> AIM OF THE EXERCISE: If a line in the entries below includes "types", show that line.

*** Opening SUPPLIED ENTRIES ***

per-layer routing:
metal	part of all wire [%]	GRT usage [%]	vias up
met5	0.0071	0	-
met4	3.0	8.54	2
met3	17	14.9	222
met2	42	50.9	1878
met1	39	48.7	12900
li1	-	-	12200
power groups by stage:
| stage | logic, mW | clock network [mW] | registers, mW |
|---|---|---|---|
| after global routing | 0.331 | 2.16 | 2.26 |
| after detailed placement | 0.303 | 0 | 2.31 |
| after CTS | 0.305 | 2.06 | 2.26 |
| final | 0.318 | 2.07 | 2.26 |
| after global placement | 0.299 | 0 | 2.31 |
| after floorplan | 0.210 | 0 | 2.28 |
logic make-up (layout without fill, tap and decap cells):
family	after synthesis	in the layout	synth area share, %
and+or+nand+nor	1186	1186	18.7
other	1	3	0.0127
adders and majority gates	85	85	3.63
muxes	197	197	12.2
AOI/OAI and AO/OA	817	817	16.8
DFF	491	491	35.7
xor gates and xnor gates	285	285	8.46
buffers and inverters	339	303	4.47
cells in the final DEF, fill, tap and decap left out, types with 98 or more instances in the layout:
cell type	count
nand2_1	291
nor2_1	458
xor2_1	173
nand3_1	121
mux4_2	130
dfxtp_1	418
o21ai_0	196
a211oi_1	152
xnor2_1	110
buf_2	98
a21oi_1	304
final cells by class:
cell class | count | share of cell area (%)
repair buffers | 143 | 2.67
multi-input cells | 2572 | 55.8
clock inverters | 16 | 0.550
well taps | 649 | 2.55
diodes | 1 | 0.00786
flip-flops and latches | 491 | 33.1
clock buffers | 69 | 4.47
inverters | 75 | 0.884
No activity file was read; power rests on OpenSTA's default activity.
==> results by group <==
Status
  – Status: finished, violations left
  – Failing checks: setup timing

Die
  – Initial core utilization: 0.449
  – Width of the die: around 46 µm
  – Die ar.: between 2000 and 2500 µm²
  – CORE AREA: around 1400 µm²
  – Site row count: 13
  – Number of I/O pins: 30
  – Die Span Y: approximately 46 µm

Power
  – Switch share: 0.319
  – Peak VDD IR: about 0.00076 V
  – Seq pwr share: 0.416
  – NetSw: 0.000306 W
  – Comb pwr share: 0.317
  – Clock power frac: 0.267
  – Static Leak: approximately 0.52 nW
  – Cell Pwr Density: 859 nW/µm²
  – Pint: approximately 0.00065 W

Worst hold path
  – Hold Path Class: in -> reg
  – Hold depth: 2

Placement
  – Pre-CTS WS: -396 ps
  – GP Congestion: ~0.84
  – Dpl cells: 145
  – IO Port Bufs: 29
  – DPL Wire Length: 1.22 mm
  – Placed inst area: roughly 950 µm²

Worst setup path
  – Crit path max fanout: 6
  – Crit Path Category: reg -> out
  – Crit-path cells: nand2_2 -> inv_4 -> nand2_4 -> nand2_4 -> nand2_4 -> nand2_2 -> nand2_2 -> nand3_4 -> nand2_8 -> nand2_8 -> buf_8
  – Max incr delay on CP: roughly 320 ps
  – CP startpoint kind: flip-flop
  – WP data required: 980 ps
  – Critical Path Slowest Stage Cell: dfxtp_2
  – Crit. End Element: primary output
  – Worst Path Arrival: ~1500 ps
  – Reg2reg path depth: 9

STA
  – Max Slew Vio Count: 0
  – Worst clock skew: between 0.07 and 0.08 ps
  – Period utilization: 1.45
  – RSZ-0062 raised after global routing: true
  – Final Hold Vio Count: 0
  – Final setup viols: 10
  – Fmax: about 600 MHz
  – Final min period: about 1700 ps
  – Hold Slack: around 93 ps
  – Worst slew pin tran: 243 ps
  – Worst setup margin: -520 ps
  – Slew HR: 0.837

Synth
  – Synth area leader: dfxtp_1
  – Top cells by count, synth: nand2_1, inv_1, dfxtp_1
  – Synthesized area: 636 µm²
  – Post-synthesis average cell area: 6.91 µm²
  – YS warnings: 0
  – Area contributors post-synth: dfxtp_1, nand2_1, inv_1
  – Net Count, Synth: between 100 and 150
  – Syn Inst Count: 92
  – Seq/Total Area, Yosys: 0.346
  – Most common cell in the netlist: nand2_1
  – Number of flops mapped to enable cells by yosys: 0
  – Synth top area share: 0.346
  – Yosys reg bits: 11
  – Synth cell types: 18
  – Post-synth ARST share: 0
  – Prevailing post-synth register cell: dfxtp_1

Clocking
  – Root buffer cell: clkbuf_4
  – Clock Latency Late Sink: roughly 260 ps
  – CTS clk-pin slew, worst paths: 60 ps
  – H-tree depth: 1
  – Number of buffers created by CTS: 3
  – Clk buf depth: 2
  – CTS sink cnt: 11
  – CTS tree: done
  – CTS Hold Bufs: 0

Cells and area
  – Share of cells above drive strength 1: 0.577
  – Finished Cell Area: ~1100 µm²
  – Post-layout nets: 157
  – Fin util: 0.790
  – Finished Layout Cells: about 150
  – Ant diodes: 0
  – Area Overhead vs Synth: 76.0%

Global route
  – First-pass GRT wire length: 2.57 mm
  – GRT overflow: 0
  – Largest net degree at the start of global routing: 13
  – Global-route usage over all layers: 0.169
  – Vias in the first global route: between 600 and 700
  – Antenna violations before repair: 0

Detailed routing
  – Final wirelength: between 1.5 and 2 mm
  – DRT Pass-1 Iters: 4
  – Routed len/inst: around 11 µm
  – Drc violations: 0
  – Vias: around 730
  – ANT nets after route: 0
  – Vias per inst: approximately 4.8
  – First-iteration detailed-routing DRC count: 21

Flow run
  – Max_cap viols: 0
File: config.mk
export PLATFORM = sky130hd
export DESIGN_NAME = datapath_top
export DESIGN_NICKNAME = d
export VERILOG_FILES = /design/src/dp_pkg.sv /design/src/rf_read_if.sv /design/src/alu.sv /design/src/barrel_shifter.sv /design/src/datapath.sv /design/src/datapath_top.sv /design/src/regfile.sv
export SDC_FILE = /design/constraint.sdc
export NUM_CORES = 2
export LEC_CHECK = 0
export BUFFER_PORTS_ARGS = -buffer_cell sky130_fd_sc_hd__buf_4
export CORE_MARGIN = 1
export CORE_UTILIZATION = 35
export DETAILED_ROUTE_END_ITERATION = 10
export HOLD_SLACK_MARGIN = 0.08
export PLACE_DENSITY = 0.47
export SLEW_MARGIN = 15
export SYNTH_ARGS = -nofsm -noshare
export SYNTH_HDL_FRONTEND = slang
export SYNTH_SLANG_ARGS = --single-unit
File: constraint.sdc
create_clock -name clk -period 13.2 [get_ports clk]
set_input_delay 2.64 -clock clk [delete_from_list [all_inputs] [get_ports clk]]
set_output_delay 2.64 -clock clk [all_outputs]
set_load 0.01 [all_outputs]
$ cat src/hw/cpu_pkg.sv
`default_nettype none

package cpu_pkg;

  // data, instruction and address values
  typedef logic [31:0] word_t;
  // register index
  typedef logic [4:0]  reg_addr_t;
  // rom word: bit 35 last-word marker, 34..32 reserved, 31..0 instruction
  typedef logic [35:0] rom_word_t;
  // primary opcode, instruction bits 30..25
  typedef logic [5:0]  opcode_t;
  // alu sub-opcode, instruction bits 4..0
  typedef logic [4:0]  subop_t;

  // primary opcodes
  localparam opcode_t OP_ALU  = 6'b100000;
  localparam opcode_t OP_ADDI = 6'b101000;
  localparam opcode_t OP_ORI  = 6'b101100;
  localparam opcode_t OP_MOVI = 6'b100010;
  localparam opcode_t OP_LWI  = 6'b000010;
  localparam opcode_t OP_SWI  = 6'b001010;

  // sub-opcodes under OP_ALU
  localparam subop_t SUB_ADD = 5'b00000;
  localparam subop_t SUB_SUB = 5'b00001;
  localparam subop_t SUB_AND = 5'b00010;
  localparam subop_t SUB_XOR = 5'b00011;
  localparam subop_t SUB_OR  = 5'b00100;
  localparam subop_t SUB_SLL = 5'b01100;
  localparam subop_t SUB_SRL = 5'b01101;

  // which extended immediate feeds the alu
  typedef enum logic [1:0] {
    IMM_NONE,
    IMM_SE15,
    IMM_ZE15,
    IMM_SE20
  } imm_sel_e;

  typedef enum logic [2:0] {
    ALU_ADD,
    ALU_SUB,
    ALU_AND,
    ALU_OR,
    ALU_XOR,
    ALU_SLL,
    ALU_SRL
  } alu_op_e;

  typedef enum logic [1:0] {
    BOOT_IDLE,
    BOOT_COPY,
    BOOT_DONE
  } boot_state_e;

endpackage

`default_nettype wire
$ cat src/hw/cpu_core.sv
`timescale 1ns/1ps
`default_nettype none

module cpu_core
  import cpu_pkg::*;
#(
  parameter int IM_ADDR_W  = 10,
  parameter int DM_ADDR_W  = 15,
  parameter int ROM_ADDR_W = 8
) (
  input  wire logic             i_clk,
  input  wire logic             i_rst,
  input  wire logic             i_system_enable,
  input  wire word_t            i_instr,
  input  wire word_t            i_dm_rdata,
  input  wire rom_word_t        i_rom_data,
  output logic                  o_im_enable,
  output logic                  o_im_read,
  output logic                  o_im_write,
  output logic [IM_ADDR_W-1:0]  o_im_addr,
  output word_t                 o_im_wdata,
  output logic                  o_dm_enable,
  output logic                  o_dm_read,
  output logic                  o_dm_write,
  output logic [DM_ADDR_W-1:0]  o_dm_addr,
  output word_t                 o_dm_wdata,
  output logic                  o_rom_enable,
  output logic [ROM_ADDR_W-1:0] o_rom_addr,
  output logic                  o_boot_done
);

  // boot side of the im port
  logic                 boot_im_enable;
  logic                 boot_im_write;
  logic [IM_ADDR_W-1:0] boot_im_addr;
  word_t                boot_im_wdata;
  logic                 boot_done;

  word_t     pc;
  word_t     instr_id;
  reg_addr_t ra_addr, rb_addr, rt_addr;
  word_t     ra_data, rb_data, rt_data;

  // id/ex
  alu_op_e   ex_alu_op;
  logic      ex_alu_src_imm, ex_mem_read, ex_mem_write, ex_reg_write, ex_mem_to_reg;
  word_t     ex_imm, ex_src1, ex_src2, ex_store_data;
  reg_addr_t ex_dest;

  // ex/mem
  word_t     mem_alu_result;
  logic      mem_reg_write, mem_to_reg;
  reg_addr_t mem_dest;

  // write back
  logic      wb_en;
  reg_addr_t wb_addr;
  word_t     wb_data;

  boot_loader #(.IM_ADDR_W(IM_ADDR_W), .ROM_ADDR_W(ROM_ADDR_W)) boot_i (
    .i_clk(i_clk), .i_rst(i_rst), .i_system_enable(i_system_enable),
    .i_rom_data(i_rom_data), .o_rom_enable(o_rom_enable), .o_rom_addr(o_rom_addr),
    .o_im_enable(boot_im_enable), .o_im_write(boot_im_write),
    .o_im_addr(boot_im_addr), .o_im_wdata(boot_im_wdata), .o_boot_done(boot_done)
  );

  // im belongs to the boot loader until done, then to fetch
  assign o_im_enable = boot_done ? 1'b1 : boot_im_enable;
  assign o_im_read   = boot_done;
  assign o_im_write  = boot_done ? 1'b0 : boot_im_write;
  assign o_im_addr   = boot_done ? pc[IM_ADDR_W-1:0] : boot_im_addr;
  assign o_im_wdata  = boot_im_wdata;
  assign o_boot_done = boot_done;

  // whole pipeline steps on boot_done, no stalls
  fetch_stage #(.IM_ADDR_W(IM_ADDR_W)) fetch_i (
    .i_clk(i_clk), .i_rst(i_rst), .i_advance(boot_done), .i_instr(i_instr),
    .o_pc(pc), .o_instr_id(instr_id)
  );

  decode_stage decode_i (
    .i_clk(i_clk), .i_rst(i_rst), .i_advance(boot_done), .i_instr_id(instr_id),
    .i_ra_data(ra_data), .i_rb_data(rb_data), .i_rt_data(rt_data),
    .o_ra_addr(ra_addr), .o_rb_addr(rb_addr), .o_rt_addr(rt_addr),
    .o_alu_op(ex_alu_op), .o_alu_src_imm(ex_alu_src_imm), .o_mem_read(ex_mem_read),
    .o_mem_write(ex_mem_write), .o_reg_write(ex_reg_write), .o_mem_to_reg(ex_mem_to_reg),
    .o_imm(ex_imm), .o_src1(ex_src1), .o_src2(ex_src2), .o_store_data(ex_store_data),
    .o_dest(ex_dest)
  );

  reg_file rf_i (
    .i_clk(i_clk), .i_rst(i_rst), .i_ra_addr(ra_addr), .i_rb_addr(rb_addr),
    .i_rt_addr(rt_addr), .i_wr_en(wb_en), .i_wr_addr(wb_addr), .i_wr_data(wb_data),
    .o_ra_data(ra_data), .o_rb_data(rb_data), .o_rt_data(rt_data)
  );

  execute_stage #(.DM_ADDR_W(DM_ADDR_W)) execute_i (
    .i_clk(i_clk), .i_rst(i_rst), .i_advance(boot_done), .i_alu_op(ex_alu_op),
    .i_alu_src_imm(ex_alu_src_imm), .i_mem_read(ex_mem_read), .i_mem_write(ex_mem_write),
    .i_reg_write(ex_reg_write), .i_mem_to_reg(ex_mem_to_reg), .i_imm(ex_imm),
    .i_src1(ex_src1), .i_src2(ex_src2), .i_store_data(ex_store_data), .i_dest(ex_dest),
    .o_alu_result(mem_alu_result), .o_dm_enable(o_dm_enable), .o_dm_addr(o_dm_addr),
    .o_dm_wdata(o_dm_wdata), .o_mem_read(o_dm_read), .o_mem_write(o_dm_write),
    .o_reg_write(mem_reg_write), .o_mem_to_reg(mem_to_reg), .o_dest(mem_dest)
  );

  mem_wb_stage mem_wb_i (
    .i_clk(i_clk), .i_rst(i_rst), .i_advance(boot_done), .i_alu_result(mem_alu_result),
    .i_dm_rdata(i_dm_rdata), .i_mem_to_reg(mem_to_reg), .i_reg_write(mem_reg_write),
    .i_dest(mem_dest), .o_wr_en(wb_en), .o_wr_addr(wb_addr), .o_wr_data(wb_data)
  );

endmodule

`default_nettype wire

$ cat src/hw/mem_wb_stage.sv
`timescale 1ns/1ps
`default_nettype none

module mem_wb_stage
  import cpu_pkg::*;
(
  input  wire logic      i_clk,
  input  wire logic      i_rst,
  input  wire logic      i_advance,
  input  wire word_t     i_alu_result,
  input  wire word_t     i_dm_rdata,
  input  wire logic      i_mem_to_reg,
  input  wire logic      i_reg_write,
  input  wire reg_addr_t i_dest,
  output logic           o_wr_en,
  output reg_addr_t      o_wr_addr,
  output word_t          o_wr_data
);

  word_t alu_q;
  word_t load_q;
  logic  mem_to_reg_q;

  // mem/wb register, dm read data arrives same cycle
  always_ff @(posedge i_clk) begin
    if (i_rst) begin
      alu_q        <= '0;
      load_q       <= '0;
      mem_to_reg_q <= 1'b0;
      o_wr_en      <= 1'b0;
      o_wr_addr    <= '0;
    end else if (i_advance) begin
      alu_q        <= i_alu_result;
      load_q       <= i_dm_rdata;
      mem_to_reg_q <= i_mem_to_reg;
      o_wr_en      <= i_reg_write;
      o_wr_addr    <= i_dest;
    end
  end

  // loads write memory data, everything else the alu result
  assign o_wr_data = mem_to_reg_q ? load_q : alu_q;

endmodule

`default_nettype wire

$ cat src/hw/execute_stage.sv
`timescale 1ns/1ps
`default_nettype none

module execute_stage
  import cpu_pkg::*;
#(
  parameter int DM_ADDR_W = 15
) (
  input  wire logic       i_clk,
  input  wire logic       i_rst,
  input  wire logic       i_advance,
  input  wire alu_op_e    i_alu_op,
  input  wire logic       i_alu_src_imm,
  input  wire logic       i_mem_read,
  input  wire logic       i_mem_write,
  input  wire logic       i_reg_write,
  input  wire logic       i_mem_to_reg,
  input  wire word_t      i_imm,
  input  wire word_t      i_src1,
  input  wire word_t      i_src2,
  input  wire word_t      i_store_data,
  input  wire reg_addr_t  i_dest,
  output word_t           o_alu_result,
  output logic            o_dm_enable,
  output logic [DM_ADDR_W-1:0] o_dm_addr,
  output word_t           o_dm_wdata,
  output logic            o_mem_read,
  output logic            o_mem_write,
  output logic            o_reg_write,
  output logic            o_mem_to_reg,
  output reg_addr_t       o_dest
);

  word_t opnd_b;
  word_t result;

  // second operand, register or immediate
  assign opnd_b = i_alu_src_imm ? i_imm : i_src2;

  always_comb begin
    case (i_alu_op)
      ALU_ADD: result = i_src1 + opnd_b;
      ALU_SUB: result = i_src1 - opnd_b;
      ALU_AND: result = i_src1 & opnd_b;
      ALU_OR:  result = i_src1 | opnd_b;
      ALU_XOR: result = i_src1 ^ opnd_b;
      // shift amount from low 5 bits only
      ALU_SLL: result = i_src1 << opnd_b[4:0];
      ALU_SRL: result = i_src1 >> opnd_b[4:0];
      default: result = '0;
    endcase
  end

  // ex/mem register, drives the dm ports directly
  always_ff @(posedge i_clk) begin
    if (i_rst) begin
      o_alu_result <= '0;
      o_dm_enable  <= 1'b0;
      o_dm_addr    <= '0;
      o_dm_wdata   <= '0;
      o_mem_read   <= 1'b0;
      o_mem_write  <= 1'b0;
      o_reg_write  <= 1'b0;
      o_mem_to_reg <= 1'b0;
      o_dest       <= '0;
    end else if (i_advance) begin
      o_alu_result <= result;
      o_dm_enable  <= i_mem_read | i_mem_write;
      // word address, truncated alu sum
      o_dm_addr    <= result[DM_ADDR_W-1:0];
      o_dm_wdata   <= i_store_data;
      o_mem_read   <= i_mem_read;
      o_mem_write  <= i_mem_write;
      o_reg_write  <= i_reg_write;
      o_mem_to_reg <= i_mem_to_reg;
      o_dest       <= i_dest;
    end
  end

endmodule

`default_nettype wire

$ cat src/hw/reg_file.sv
`timescale 1ns/1ps
`default_nettype none

module reg_file
  import cpu_pkg::*;
(
  input  wire logic      i_clk,
  input  wire logic      i_rst,
  input  wire reg_addr_t i_ra_addr,
  input  wire reg_addr_t i_rb_addr,
  input  wire reg_addr_t i_rt_addr,
  input  wire logic      i_wr_en,
  input  wire reg_addr_t i_wr_addr,
  input  wire word_t     i_wr_data,
  output word_t          o_ra_data,
  output word_t          o_rb_data,
  output word_t          o_rt_data
);

  word_t regs [32];

  always_ff @(posedge i_clk) begin
    if (i_rst) begin
      for (int i = 0; i < 32; i++) regs[i] <= '0;
    end else if (i_wr_en && (i_wr_addr != '0)) begin
      regs[i_wr_addr] <= i_wr_data;
    end
  end

  // r0 reads zero and a same-cycle write wins over the stored value
  assign o_ra_data = (i_ra_addr == '0) ? '0 :
                     (i_wr_en && (i_wr_addr == i_ra_addr)) ? i_wr_data : regs[i_ra_addr];
  assign o_rb_data = (i_rb_addr == '0) ? '0 :
                     (i_wr_en && (i_wr_addr == i_rb_addr)) ? i_wr_data : regs[i_rb_addr];
  assign o_rt_data = (i_rt_addr == '0) ? '0 :
                     (i_wr_en && (i_wr_addr == i_rt_addr)) ? i_wr_data : regs[i_rt_addr];

endmodule

`default_nettype wire

$ cat src/hw/decode_stage.sv
`timescale 1ns/1ps
`default_nettype none

module decode_stage
  import cpu_pkg::*;
(
  input  wire logic  i_clk,
  input  wire logic  i_rst,
  input  wire logic  i_advance,
  input  wire word_t i_instr_id,
  input  wire word_t i_ra_data,
  input  wire word_t i_rb_data,
  input  wire word_t i_rt_data,
  output reg_addr_t  o_ra_addr,
  output reg_addr_t  o_rb_addr,
  output reg_addr_t  o_rt_addr,
  output alu_op_e    o_alu_op,
  output logic       o_alu_src_imm,
  output logic       o_mem_read,
  output logic       o_mem_write,
  output logic       o_reg_write,
  output logic       o_mem_to_reg,
  output word_t      o_imm,
  output word_t      o_src1,
  output word_t      o_src2,
  output word_t      o_store_data,
  output reg_addr_t  o_dest
);

  opcode_t   opcode;
  subop_t    subop;
  imm_sel_e  imm_sel;
  alu_op_e   alu_op;
  logic      alu_src_imm;
  logic      mem_read;
  logic      mem_write;
  logic      reg_write;
  logic      mem_to_reg;
  logic      zero_src1;
  logic      illegal;
  word_t     imm;

  assign opcode    = i_instr_id[30:25];
  assign subop     = i_instr_id[4:0];
  // register read addresses straight from the fields
  assign o_rt_addr = i_instr_id[24:20];
  assign o_ra_addr = i_instr_id[19:15];
  assign o_rb_addr = i_instr_id[14:10];

  always_comb begin
    alu_op      = ALU_ADD;
    alu_src_imm = 1'b0;
    mem_read    = 1'b0;
    mem_write   = 1'b0;
    reg_write   = 1'b0;
    mem_to_reg  = 1'b0;
    zero_src1   = 1'b0;
    imm_sel     = IMM_NONE;
    illegal     = 1'b0;
    case (opcode)
      OP_ALU: begin
        reg_write = 1'b1;
        case (subop)
          SUB_ADD: alu_op = ALU_ADD;
          SUB_SUB: alu_op = ALU_SUB;
          SUB_AND: alu_op = ALU_AND;
          SUB_OR:  alu_op = ALU_OR;
          SUB_XOR: alu_op = ALU_XOR;
          SUB_SLL: alu_op = ALU_SLL;
          SUB_SRL: alu_op = ALU_SRL;
          default: begin
            reg_write = 1'b0;
            illegal   = 1'b1;
          end
        endcase
      end
      OP_ADDI: begin
        reg_write   = 1'b1;
        alu_src_imm = 1'b1;
        imm_sel     = IMM_SE15;
      end
      OP_ORI: begin
        reg_write   = 1'b1;
        alu_src_imm = 1'b1;
        imm_sel     = IMM_ZE15;
        alu_op      = ALU_OR;
      end
      OP_MOVI: begin
        // 0 + imm20 since the ra field overlaps the immediate
        reg_write   = 1'b1;
        alu_src_imm = 1'b1;
        imm_sel     = IMM_SE20;
        zero_src1   = 1'b1;
      end
      OP_LWI: begin
        reg_write   = 1'b1;
        alu_src_imm = 1'b1;
        imm_sel     = IMM_SE15;
        mem_read    = 1'b1;
        mem_to_reg  = 1'b1;
      end
      OP_SWI: begin
        alu_src_imm = 1'b1;
        imm_sel     = IMM_SE15;
        mem_write   = 1'b1;
      end
      // all-zero word is the nop and anything else here is unknown
      default: illegal = (i_instr_id != '0);
    endcase
  end

  // immediate extension
  always_comb begin
    case (imm_sel)
      IMM_SE15: imm = {{17{i_instr_id[14]}}, i_instr_id[14:0]};
      IMM_ZE15: imm = {17'b0, i_instr_id[14:0]};
      IMM_SE20: imm = {{12{i_instr_id[19]}}, i_instr_id[19:0]};
      default:  imm = '0;
    endcase
  end

  // id/ex register
  always_ff @(posedge i_clk) begin
    if (i_rst) begin
      {o_alu_src_imm, o_mem_read, o_mem_write, o_reg_write, o_mem_to_reg} <= '0;
      o_alu_op     <= ALU_ADD;
      o_imm        <= '0;
      o_src1       <= '0;
      o_src2       <= '0;
      o_store_data <= '0;
      o_dest       <= '0;
    end else if (i_advance) begin
      {o_alu_src_imm, o_mem_read, o_mem_write} <= {alu_src_imm, mem_read, mem_write};
      {o_reg_write, o_mem_to_reg}              <= {reg_write, mem_to_reg};
      o_alu_op     <= alu_op;
      o_imm        <= imm;
      o_src1       <= zero_src1 ? '0 : i_ra_data;
      o_src2       <= i_rb_data;
      o_store_data <= i_rt_data;
      o_dest       <= o_rt_addr;
    end
  end

  // flag an unknown instruction entering the pipeline
  a_no_illegal: assert property (@(posedge i_clk) disable iff (i_rst)
    i_advance |-> !illegal);

endmodule

`default_nettype wire

$ cat src/hw/fetch_stage.sv
`timescale 1ns/1ps
`default_nettype none

module fetch_stage
  import cpu_pkg::*;
#(
  parameter int IM_ADDR_W = 10
) (
  input  wire logic  i_clk,
  input  wire logic  i_rst,
  input  wire logic  i_advance,
  input  wire word_t i_instr,
  output word_t      o_pc,
  output word_t      o_instr_id
);

  word_t                 pc_q;
  word_t                 instr_q;
  logic [IM_ADDR_W-1:0]  pc_next_idx;

  // word addressed pc, wraps inside instruction memory
  assign pc_next_idx = pc_q[IM_ADDR_W-1:0] + 1'b1;

  always_ff @(posedge i_clk) begin
    if (i_rst) begin
      pc_q <= '0;
    end else if (i_advance) begin
      pc_q <= word_t'(pc_next_idx);
    end
  end

  // if/id register, zero word is a nop until the first advance
  always_ff @(posedge i_clk) begin
    if (i_rst) begin
      instr_q <= '0;
    end else if (i_advance) begin
      instr_q <= i_instr;
    end
  end

  assign o_pc       = pc_q;
  assign o_instr_id = instr_q;

endmodule

`default_nettype wire

$ cat src/hw/boot_loader.sv
`timescale 1ns/1ps
`default_nettype none

module boot_loader
  import cpu_pkg::*;
#(
  parameter int IM_ADDR_W  = 10,
  parameter int ROM_ADDR_W = 8
) (
  input  wire logic                  i_clk,
  input  wire logic                  i_rst,
  input  wire logic                  i_system_enable,
  input  wire rom_word_t             i_rom_data,
  output logic                       o_rom_enable,
  output logic [ROM_ADDR_W-1:0]      o_rom_addr,
  output logic                       o_im_enable,
  output logic                       o_im_write,
  output logic [IM_ADDR_W-1:0]       o_im_addr,
  output word_t                      o_im_wdata,
  output logic                       o_boot_done
);

  boot_state_e             state_q;
  boot_state_e             state_d;
  logic [ROM_ADDR_W-1:0]   addr_q;
  logic                    copying;

  assign copying = (state_q == BOOT_COPY);

  // leave copy once the marked word is written
  always_comb begin
    state_d = state_q;
    case (state_q)
      BOOT_IDLE: if (i_system_enable) state_d = BOOT_COPY;
      BOOT_COPY: if (i_rom_data[35]) state_d = BOOT_DONE;
      default:   state_d = BOOT_DONE;
    endcase
  end

  always_ff @(posedge i_clk) begin
    if (i_rst) begin
      state_q <= BOOT_IDLE;
      addr_q  <= '0;
    end else begin
      state_q <= state_d;
      // one rom word per cycle while copying
      if (copying) addr_q <= addr_q + 1'b1;
    end
  end

  // rom word lands in im at the same index in the same cycle
  assign o_rom_enable = copying;
  assign o_rom_addr   = addr_q;
  assign o_im_enable  = copying;
  assign o_im_write   = copying;
  assign o_im_addr    = IM_ADDR_W'(addr_q);
  assign o_im_wdata   = i_rom_data[31:0];
  assign o_boot_done  = (state_q == BOOT_DONE);

  // the marker must show up before the rom address wraps
  a_rom_no_wrap: assert property (@(posedge i_clk) disable iff (i_rst)
    (copying && (&addr_q)) |-> i_rom_data[35]);

endmodule

`default_nettype wire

*** Closing SUPPLIED ENTRIES ***

> RESPONSE:
cells in the final DEF, fill, tap and decap left out, types with 98 or more instances in the layout:
  – Synth cell types: 18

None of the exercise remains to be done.